→ THE DATA:

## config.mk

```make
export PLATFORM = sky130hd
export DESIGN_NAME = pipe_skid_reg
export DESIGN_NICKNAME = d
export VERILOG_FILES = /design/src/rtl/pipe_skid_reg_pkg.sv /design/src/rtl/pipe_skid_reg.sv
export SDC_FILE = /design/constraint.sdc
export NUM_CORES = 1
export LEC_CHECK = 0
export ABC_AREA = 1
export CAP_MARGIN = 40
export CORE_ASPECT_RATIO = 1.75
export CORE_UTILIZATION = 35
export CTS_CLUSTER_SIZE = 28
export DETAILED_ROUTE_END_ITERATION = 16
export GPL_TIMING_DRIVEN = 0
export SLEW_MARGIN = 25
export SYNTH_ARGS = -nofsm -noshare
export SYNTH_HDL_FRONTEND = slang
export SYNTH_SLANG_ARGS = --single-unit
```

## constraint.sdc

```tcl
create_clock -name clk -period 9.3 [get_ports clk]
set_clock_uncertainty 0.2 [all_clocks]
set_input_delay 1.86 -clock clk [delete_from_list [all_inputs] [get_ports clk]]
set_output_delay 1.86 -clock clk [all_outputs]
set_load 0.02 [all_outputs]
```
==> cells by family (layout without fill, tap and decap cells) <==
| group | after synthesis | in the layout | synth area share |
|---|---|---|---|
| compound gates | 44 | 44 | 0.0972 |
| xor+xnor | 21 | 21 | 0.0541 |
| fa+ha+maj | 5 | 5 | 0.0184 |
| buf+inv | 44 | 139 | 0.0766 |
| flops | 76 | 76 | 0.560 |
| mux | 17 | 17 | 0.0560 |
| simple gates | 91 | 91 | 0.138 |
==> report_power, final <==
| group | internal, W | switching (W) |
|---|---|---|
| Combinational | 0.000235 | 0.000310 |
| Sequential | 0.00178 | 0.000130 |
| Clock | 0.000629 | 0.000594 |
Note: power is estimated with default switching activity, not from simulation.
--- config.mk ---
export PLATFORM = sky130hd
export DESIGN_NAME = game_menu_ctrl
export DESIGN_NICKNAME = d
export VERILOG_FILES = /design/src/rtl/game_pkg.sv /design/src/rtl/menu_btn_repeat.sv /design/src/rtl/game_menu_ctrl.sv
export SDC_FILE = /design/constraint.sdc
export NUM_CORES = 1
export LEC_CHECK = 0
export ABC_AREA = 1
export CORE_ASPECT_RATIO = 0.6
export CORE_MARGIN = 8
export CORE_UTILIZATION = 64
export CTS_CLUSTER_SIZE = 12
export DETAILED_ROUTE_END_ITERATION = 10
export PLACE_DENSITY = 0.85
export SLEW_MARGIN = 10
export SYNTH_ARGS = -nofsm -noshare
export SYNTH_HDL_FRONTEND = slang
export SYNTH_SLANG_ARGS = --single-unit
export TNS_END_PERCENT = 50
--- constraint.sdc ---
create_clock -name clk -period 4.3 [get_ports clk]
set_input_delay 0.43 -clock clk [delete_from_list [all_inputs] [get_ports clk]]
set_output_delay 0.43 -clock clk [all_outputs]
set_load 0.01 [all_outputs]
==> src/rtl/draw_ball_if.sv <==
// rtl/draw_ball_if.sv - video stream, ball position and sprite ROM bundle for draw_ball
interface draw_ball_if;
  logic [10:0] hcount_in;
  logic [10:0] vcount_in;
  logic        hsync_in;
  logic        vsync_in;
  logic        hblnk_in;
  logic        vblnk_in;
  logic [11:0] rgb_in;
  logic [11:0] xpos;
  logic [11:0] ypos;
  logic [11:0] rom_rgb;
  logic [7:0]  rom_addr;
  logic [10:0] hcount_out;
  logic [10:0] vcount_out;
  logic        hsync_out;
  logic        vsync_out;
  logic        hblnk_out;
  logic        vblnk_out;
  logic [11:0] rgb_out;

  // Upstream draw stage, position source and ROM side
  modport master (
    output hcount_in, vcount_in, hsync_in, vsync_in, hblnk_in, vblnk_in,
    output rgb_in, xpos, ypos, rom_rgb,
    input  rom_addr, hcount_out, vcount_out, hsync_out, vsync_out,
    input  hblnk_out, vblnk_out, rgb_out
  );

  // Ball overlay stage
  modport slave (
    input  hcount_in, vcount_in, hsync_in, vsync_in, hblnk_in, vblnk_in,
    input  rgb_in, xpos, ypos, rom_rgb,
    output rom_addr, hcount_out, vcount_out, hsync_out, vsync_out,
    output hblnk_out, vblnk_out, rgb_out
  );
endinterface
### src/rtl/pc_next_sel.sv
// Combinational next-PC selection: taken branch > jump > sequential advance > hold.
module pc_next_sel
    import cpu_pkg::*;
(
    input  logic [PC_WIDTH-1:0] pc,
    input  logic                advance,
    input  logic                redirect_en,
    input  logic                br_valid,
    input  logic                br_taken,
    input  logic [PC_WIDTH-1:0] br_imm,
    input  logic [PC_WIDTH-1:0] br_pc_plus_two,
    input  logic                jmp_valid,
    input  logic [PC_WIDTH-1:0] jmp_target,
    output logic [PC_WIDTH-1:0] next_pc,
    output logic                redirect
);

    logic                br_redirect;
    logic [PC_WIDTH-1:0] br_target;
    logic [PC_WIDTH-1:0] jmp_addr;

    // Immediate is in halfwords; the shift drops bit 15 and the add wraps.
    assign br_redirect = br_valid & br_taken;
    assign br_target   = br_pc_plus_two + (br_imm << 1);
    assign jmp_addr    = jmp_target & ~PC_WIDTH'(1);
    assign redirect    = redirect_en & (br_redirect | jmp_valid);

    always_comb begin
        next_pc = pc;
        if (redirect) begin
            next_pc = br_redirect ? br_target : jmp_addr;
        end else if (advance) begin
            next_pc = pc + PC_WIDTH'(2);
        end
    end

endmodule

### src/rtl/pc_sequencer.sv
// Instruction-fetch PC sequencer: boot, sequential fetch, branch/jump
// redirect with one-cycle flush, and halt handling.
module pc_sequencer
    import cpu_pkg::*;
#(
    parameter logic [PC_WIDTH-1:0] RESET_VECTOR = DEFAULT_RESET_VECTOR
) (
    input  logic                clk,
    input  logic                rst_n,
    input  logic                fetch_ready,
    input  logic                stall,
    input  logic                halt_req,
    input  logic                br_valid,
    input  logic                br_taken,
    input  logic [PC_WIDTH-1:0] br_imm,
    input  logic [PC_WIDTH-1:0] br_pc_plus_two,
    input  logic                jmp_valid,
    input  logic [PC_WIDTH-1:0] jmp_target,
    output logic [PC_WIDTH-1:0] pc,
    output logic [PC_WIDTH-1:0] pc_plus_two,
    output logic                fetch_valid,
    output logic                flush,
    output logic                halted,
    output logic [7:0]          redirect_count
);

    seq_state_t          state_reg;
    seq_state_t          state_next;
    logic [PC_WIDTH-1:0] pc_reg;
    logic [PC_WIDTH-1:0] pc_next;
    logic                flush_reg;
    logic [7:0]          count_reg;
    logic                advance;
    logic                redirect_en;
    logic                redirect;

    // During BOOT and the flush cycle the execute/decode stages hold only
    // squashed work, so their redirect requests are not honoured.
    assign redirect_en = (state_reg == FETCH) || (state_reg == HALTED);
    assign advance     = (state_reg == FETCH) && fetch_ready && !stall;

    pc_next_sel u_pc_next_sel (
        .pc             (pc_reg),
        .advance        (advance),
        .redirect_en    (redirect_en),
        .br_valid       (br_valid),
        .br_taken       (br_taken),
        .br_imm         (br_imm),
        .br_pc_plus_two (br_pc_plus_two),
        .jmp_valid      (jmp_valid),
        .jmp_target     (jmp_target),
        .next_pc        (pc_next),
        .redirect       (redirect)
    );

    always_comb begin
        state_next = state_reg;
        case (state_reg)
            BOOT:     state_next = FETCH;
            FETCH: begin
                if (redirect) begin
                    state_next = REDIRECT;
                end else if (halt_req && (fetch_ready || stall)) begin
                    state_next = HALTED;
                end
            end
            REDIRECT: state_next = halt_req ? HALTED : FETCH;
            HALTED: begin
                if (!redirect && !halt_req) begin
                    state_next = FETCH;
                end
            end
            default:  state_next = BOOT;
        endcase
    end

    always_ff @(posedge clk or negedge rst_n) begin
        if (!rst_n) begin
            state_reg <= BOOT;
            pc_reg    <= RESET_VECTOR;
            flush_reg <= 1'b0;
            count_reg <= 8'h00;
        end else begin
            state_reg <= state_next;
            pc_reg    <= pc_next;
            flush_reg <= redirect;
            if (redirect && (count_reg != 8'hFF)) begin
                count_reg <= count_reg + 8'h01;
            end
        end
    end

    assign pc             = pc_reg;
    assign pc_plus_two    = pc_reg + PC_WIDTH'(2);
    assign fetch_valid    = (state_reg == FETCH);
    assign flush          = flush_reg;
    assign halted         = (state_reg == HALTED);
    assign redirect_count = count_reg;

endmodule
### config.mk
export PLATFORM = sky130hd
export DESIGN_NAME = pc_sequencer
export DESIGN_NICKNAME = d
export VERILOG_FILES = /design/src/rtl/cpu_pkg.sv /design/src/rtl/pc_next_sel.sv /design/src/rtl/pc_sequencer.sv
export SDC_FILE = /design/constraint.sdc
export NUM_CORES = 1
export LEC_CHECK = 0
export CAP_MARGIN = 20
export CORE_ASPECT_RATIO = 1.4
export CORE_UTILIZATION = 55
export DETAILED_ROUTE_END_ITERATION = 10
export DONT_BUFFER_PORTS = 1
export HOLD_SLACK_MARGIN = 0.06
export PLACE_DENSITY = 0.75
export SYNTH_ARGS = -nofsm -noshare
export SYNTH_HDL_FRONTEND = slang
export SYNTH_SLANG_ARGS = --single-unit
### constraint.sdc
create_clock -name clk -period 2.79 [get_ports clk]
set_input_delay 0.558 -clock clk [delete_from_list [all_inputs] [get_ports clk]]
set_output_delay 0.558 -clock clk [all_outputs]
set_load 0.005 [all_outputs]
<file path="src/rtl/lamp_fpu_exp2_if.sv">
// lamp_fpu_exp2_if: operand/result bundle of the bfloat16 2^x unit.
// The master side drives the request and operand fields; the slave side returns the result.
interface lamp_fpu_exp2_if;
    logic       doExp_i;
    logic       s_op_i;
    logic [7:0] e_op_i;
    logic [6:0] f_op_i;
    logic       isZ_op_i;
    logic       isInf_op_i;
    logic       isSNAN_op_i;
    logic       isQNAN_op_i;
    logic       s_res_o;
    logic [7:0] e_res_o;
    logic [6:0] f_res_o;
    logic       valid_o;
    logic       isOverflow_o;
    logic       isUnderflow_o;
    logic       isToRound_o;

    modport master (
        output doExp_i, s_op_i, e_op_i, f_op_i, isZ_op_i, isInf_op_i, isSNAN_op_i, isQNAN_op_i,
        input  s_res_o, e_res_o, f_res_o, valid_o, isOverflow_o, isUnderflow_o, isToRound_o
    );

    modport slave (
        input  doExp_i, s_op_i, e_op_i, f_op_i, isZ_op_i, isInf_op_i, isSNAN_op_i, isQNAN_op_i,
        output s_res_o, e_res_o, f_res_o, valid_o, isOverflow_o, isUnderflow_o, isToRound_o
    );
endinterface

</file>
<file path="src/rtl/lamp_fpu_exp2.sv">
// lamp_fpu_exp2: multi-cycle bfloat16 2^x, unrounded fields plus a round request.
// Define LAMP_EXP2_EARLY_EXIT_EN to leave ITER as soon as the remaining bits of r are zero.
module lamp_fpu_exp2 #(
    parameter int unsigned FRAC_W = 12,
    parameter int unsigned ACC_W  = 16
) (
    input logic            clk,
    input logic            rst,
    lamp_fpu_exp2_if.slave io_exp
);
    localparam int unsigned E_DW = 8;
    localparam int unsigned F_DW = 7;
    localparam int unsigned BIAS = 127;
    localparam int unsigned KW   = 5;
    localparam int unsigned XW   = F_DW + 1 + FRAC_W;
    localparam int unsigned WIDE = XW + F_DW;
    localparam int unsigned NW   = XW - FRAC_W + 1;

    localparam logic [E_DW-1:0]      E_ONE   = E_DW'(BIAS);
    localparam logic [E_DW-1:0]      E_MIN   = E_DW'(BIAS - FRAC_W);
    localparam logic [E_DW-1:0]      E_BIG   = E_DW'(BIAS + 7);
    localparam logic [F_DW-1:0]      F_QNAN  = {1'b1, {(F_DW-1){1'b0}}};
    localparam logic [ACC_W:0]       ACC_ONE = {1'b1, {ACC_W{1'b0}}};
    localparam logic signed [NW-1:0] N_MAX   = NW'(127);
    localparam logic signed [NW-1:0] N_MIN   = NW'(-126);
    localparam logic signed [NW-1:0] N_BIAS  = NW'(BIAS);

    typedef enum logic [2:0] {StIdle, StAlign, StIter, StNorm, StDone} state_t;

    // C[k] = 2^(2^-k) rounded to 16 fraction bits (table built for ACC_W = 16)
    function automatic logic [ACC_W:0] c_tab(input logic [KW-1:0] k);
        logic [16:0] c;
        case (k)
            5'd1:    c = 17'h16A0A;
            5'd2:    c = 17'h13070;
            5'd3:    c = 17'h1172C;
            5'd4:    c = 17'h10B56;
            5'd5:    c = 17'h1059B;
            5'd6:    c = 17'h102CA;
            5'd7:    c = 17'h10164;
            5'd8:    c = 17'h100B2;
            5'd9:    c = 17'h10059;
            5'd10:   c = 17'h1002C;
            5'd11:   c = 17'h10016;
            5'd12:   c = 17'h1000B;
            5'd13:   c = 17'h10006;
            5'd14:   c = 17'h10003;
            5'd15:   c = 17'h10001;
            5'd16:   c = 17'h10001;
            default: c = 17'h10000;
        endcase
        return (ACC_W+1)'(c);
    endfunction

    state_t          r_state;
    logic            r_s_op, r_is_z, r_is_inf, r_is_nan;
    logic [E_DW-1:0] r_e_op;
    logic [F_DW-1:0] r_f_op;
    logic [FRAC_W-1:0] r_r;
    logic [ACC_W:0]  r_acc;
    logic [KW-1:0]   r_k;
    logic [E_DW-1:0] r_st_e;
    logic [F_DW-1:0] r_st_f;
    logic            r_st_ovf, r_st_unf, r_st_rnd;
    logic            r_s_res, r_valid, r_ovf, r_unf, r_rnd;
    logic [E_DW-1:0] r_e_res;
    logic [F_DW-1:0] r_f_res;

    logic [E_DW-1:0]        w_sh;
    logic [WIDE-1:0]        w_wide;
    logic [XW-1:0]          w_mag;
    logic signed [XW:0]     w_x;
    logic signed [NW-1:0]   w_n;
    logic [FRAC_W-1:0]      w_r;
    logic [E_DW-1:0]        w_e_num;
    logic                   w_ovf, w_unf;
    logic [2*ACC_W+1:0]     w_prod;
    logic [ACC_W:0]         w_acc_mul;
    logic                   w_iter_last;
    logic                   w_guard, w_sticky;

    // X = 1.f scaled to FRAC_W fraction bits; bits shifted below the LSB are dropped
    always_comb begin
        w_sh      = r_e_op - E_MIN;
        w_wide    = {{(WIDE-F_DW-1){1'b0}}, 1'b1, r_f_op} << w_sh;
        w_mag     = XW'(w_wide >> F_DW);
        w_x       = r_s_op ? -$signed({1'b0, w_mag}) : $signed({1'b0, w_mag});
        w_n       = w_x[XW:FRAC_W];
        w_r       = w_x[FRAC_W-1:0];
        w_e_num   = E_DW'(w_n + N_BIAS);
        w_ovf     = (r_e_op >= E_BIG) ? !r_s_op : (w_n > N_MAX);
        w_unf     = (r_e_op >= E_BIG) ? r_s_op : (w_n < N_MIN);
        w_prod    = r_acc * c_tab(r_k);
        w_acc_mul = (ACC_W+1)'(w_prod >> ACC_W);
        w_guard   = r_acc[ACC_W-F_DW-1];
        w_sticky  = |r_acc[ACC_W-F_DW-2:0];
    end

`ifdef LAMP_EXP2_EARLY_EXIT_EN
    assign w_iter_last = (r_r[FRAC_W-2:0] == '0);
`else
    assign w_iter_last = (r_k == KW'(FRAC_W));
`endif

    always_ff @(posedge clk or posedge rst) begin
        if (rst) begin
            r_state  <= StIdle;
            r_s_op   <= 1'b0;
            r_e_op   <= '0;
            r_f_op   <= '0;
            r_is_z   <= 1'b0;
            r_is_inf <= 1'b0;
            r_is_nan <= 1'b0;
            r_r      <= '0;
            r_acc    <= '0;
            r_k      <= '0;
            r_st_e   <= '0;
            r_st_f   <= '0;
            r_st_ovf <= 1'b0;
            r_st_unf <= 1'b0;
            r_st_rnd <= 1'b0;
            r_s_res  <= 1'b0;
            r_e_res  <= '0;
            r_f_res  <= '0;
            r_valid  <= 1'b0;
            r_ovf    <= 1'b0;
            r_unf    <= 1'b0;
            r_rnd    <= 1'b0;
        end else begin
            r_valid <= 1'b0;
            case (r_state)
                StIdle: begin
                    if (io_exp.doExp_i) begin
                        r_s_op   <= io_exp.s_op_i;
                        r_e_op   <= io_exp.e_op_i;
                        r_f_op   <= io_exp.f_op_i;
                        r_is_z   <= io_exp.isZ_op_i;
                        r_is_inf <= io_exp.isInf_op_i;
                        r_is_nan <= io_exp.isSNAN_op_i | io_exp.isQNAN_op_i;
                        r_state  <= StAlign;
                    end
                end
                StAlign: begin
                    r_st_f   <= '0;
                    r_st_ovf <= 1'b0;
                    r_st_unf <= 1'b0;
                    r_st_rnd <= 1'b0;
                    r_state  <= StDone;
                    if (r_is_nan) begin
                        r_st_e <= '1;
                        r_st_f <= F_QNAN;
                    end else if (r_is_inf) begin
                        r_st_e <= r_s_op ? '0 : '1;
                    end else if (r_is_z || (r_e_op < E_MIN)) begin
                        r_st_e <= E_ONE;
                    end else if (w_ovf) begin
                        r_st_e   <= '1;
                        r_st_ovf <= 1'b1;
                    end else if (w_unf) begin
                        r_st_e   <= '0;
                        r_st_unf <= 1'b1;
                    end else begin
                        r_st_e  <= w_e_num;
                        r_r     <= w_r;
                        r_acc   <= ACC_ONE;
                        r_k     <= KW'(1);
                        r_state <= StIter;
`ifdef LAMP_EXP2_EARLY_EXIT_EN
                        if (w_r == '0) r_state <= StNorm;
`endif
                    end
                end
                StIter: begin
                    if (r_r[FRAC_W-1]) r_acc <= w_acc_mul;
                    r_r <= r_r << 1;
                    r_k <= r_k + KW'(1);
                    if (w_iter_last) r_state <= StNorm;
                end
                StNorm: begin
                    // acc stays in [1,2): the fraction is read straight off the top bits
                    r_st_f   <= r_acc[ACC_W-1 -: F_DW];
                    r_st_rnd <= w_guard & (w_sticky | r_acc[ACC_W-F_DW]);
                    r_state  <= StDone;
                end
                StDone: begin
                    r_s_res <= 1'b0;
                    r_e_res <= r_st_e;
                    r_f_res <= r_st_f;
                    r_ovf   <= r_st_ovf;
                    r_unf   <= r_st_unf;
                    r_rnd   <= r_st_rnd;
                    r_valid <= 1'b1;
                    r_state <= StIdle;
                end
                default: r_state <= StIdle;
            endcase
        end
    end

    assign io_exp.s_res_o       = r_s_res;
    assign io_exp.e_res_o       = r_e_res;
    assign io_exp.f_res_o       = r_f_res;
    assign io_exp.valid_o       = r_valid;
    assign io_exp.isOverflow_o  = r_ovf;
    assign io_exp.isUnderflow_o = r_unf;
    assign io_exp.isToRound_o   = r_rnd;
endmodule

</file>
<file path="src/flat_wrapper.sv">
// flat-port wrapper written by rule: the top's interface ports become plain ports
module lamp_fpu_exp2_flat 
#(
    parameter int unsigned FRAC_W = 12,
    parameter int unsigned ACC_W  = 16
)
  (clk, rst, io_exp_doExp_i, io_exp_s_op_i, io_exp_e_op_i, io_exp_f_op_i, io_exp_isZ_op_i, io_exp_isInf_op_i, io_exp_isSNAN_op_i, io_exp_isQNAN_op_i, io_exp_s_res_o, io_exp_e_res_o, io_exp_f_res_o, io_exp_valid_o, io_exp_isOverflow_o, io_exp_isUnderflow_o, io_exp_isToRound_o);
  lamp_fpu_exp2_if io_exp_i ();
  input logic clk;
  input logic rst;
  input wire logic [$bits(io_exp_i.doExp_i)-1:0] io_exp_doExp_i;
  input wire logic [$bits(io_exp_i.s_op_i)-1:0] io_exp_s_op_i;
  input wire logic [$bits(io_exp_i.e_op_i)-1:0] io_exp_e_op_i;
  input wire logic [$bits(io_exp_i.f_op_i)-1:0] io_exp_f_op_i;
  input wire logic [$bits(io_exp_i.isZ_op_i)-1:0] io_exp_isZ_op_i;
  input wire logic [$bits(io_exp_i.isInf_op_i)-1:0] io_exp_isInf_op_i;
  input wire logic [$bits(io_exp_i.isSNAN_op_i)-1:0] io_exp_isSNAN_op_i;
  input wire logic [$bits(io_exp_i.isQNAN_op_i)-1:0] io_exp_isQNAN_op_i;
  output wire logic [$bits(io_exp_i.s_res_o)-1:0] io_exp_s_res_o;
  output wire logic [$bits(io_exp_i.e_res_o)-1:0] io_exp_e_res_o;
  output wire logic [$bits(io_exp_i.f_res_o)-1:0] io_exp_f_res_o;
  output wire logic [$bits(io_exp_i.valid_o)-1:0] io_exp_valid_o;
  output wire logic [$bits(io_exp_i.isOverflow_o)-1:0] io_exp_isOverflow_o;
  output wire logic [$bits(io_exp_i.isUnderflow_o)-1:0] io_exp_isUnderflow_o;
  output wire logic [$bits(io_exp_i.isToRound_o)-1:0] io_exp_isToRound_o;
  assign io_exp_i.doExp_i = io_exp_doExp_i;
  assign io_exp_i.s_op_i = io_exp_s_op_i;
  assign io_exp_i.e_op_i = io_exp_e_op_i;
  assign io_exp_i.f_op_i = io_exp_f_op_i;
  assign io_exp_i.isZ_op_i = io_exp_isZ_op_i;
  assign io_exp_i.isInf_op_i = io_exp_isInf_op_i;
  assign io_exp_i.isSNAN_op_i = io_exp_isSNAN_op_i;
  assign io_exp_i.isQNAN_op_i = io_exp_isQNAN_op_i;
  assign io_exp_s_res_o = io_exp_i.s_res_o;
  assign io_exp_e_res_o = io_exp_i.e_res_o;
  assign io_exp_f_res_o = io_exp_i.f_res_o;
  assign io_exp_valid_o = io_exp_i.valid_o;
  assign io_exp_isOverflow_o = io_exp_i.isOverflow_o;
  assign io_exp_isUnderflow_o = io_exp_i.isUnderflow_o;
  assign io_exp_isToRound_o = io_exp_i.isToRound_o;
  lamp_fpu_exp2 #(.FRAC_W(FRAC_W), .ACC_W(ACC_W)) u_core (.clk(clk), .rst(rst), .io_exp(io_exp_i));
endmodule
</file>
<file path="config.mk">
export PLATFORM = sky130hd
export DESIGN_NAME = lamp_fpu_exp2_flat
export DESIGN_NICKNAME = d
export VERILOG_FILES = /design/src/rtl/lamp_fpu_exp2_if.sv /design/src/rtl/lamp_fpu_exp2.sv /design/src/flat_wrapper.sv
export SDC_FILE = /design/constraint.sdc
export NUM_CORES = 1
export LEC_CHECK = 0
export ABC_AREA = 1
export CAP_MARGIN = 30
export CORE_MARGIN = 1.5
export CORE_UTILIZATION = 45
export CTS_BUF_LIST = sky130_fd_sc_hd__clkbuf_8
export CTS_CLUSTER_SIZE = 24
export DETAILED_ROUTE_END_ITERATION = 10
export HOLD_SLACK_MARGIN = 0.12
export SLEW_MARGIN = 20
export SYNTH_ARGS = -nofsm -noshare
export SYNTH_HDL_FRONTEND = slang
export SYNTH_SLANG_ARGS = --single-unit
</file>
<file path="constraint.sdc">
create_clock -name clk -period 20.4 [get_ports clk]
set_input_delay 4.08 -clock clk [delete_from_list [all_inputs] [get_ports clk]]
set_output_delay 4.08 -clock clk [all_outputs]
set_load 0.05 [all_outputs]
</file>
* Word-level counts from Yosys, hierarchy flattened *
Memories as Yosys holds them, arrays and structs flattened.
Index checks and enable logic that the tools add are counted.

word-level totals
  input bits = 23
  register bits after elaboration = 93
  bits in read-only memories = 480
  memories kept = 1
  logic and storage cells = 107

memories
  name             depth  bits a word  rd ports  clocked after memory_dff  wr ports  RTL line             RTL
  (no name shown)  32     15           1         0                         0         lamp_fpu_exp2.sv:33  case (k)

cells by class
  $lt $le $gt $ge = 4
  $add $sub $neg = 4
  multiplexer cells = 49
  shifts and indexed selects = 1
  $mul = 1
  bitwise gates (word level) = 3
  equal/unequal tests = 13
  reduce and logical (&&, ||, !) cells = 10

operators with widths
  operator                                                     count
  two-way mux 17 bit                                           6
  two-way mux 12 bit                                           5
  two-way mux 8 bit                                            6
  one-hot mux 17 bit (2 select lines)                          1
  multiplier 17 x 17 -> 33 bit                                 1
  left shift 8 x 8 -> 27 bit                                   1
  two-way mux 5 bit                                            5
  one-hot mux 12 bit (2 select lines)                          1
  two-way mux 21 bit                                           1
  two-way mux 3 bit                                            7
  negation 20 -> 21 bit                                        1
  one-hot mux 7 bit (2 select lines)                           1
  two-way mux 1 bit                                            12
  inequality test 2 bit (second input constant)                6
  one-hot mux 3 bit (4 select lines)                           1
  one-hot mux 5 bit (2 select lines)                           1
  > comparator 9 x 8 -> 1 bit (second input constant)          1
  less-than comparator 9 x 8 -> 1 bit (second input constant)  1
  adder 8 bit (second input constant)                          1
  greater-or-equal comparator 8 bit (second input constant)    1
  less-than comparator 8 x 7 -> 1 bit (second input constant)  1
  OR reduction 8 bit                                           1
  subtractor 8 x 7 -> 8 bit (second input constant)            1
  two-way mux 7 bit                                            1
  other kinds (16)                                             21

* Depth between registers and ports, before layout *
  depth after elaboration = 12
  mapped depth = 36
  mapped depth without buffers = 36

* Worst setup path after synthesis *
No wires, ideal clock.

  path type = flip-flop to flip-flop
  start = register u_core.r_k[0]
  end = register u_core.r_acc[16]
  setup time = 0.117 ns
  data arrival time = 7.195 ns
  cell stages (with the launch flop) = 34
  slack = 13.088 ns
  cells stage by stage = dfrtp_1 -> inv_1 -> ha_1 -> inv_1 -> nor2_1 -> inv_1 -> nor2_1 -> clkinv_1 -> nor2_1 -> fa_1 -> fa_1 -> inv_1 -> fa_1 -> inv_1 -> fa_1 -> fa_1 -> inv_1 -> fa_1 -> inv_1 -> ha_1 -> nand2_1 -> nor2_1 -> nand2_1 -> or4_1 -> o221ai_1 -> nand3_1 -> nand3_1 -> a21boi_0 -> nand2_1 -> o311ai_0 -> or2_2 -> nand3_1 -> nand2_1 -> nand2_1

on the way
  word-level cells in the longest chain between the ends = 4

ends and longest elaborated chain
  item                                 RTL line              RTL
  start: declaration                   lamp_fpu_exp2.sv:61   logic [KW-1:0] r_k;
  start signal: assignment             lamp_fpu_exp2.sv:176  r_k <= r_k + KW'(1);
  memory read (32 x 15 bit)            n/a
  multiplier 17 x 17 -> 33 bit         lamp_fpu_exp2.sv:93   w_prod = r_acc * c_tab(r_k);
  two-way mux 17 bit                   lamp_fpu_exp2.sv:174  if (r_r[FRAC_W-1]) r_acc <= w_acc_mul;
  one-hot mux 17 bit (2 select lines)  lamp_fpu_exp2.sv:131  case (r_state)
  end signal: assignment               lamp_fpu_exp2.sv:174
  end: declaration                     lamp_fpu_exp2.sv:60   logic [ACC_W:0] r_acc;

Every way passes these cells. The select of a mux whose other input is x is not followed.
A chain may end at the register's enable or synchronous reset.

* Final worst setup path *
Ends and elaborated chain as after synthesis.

→ TASK: In the material above, how many lines have the word "between"? Give that number and nothing else.

→ OUTPUT FOR THIS TASK: 2